Here are some rules of thumb:
- Use "query: " and "passage: " correspondingly for asymmetric tasks such as passage retrieval in open QA, ad-hoc information retrieval.
- Use "query: " prefix for symmetric tasks such as semantic similarity, bitext mining, paraphrase retrieval.

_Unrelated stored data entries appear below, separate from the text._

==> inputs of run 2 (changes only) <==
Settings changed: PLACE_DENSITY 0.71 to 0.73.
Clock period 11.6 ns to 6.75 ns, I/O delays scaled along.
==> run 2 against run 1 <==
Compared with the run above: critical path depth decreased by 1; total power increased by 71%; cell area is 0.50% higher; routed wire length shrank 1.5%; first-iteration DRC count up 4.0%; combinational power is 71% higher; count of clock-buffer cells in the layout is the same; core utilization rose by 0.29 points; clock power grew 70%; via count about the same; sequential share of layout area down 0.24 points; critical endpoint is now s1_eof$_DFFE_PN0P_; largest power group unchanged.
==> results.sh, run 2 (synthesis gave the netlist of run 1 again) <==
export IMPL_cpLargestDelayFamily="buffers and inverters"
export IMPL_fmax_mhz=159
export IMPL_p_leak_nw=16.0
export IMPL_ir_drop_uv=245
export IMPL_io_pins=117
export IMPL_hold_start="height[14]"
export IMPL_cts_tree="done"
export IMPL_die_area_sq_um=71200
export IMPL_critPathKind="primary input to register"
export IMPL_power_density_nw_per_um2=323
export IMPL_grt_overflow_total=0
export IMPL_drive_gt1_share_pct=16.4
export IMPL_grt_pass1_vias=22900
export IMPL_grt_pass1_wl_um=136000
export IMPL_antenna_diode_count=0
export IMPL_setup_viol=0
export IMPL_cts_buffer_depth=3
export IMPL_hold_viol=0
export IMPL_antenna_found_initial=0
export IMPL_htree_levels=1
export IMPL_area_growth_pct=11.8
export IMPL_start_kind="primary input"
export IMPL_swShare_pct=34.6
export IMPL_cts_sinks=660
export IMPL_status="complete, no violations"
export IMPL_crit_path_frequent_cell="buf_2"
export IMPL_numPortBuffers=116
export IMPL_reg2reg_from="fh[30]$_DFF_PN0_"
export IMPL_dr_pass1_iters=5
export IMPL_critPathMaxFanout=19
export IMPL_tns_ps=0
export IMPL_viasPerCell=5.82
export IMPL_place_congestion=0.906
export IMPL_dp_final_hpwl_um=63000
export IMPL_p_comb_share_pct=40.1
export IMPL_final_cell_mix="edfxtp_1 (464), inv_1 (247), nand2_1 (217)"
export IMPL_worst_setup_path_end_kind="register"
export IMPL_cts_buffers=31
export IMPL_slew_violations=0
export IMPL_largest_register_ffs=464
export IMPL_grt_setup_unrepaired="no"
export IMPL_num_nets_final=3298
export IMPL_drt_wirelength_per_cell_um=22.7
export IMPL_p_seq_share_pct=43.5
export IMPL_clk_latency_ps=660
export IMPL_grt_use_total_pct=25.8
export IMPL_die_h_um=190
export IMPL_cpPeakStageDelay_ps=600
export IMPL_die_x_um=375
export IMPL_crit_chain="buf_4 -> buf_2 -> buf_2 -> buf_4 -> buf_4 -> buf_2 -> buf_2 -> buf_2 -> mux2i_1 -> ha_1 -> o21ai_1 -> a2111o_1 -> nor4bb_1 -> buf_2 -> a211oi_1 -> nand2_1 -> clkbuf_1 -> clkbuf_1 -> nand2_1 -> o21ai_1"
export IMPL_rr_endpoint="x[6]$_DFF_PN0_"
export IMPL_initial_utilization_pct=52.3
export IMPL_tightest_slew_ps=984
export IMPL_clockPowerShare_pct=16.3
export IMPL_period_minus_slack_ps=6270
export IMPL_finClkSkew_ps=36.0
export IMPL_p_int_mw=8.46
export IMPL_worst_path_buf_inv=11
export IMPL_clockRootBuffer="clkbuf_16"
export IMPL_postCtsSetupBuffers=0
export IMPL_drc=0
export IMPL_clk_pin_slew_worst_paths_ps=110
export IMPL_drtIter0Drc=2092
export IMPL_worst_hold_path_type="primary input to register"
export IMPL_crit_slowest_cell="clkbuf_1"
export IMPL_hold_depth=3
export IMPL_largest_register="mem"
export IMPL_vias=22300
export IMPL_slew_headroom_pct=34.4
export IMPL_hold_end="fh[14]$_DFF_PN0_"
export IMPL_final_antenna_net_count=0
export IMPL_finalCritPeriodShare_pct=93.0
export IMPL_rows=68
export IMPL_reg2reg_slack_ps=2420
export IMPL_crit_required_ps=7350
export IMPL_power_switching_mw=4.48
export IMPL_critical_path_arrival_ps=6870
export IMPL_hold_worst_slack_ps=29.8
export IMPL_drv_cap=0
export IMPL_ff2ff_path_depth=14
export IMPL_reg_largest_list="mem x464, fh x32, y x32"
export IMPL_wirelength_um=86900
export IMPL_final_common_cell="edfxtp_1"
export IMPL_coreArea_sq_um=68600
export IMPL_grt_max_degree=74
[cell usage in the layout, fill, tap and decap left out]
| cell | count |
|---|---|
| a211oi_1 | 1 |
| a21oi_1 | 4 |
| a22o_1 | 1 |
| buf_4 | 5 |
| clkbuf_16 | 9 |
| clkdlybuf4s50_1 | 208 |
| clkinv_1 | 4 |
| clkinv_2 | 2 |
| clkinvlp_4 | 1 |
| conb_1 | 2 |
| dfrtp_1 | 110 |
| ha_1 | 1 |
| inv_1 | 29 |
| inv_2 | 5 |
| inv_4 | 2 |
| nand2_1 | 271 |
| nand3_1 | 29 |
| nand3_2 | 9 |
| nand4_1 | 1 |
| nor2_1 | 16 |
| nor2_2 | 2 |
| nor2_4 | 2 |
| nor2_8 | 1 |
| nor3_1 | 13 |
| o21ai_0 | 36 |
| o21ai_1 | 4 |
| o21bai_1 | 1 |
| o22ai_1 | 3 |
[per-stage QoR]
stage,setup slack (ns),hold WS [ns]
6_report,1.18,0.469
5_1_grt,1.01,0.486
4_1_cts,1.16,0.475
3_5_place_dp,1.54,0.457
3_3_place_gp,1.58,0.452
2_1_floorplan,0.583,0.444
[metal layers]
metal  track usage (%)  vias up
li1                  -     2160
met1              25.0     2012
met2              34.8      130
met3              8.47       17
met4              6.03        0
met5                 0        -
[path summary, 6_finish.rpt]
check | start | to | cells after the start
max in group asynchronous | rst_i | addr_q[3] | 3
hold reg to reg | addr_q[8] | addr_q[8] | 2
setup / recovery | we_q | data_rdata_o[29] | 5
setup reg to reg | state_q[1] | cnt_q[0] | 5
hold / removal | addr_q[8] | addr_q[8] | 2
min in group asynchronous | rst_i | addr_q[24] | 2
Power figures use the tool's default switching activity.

- Use "query: " prefix if you want to use embeddings as features, such as linear probing classification, clustering.
## Citation
If you find our paper or models helpful, please consider cite as follows:
```text
@misc{KoE5,
author = {NLP & AI Lab and Human-Inspired AI research},
title = {KoE5: A New Dataset and Model for Improving Korean Embedding Performance},
year = {2024},
publisher = {Youngjoon Jang, Junyoung Son, Taemin Lee},
journal = {GitHub repository},
howpublished = {\url{https://github.com/nlpai-lab/KoE5}},
}
```
```
@article{wang2024multilingual,
title={Multilingual E5 Text Embeddings: A Technical Report},
author={Wang, Liang and Yang, Nan and Huang, Xiaolong and Yang, Linjun and Majumder, Rangan and Wei, Furu},
journal={arXiv preprint arXiv:2402.05672},
year={2024}
}
```
## Limitations
Long texts will be truncated to at most 512 tokens.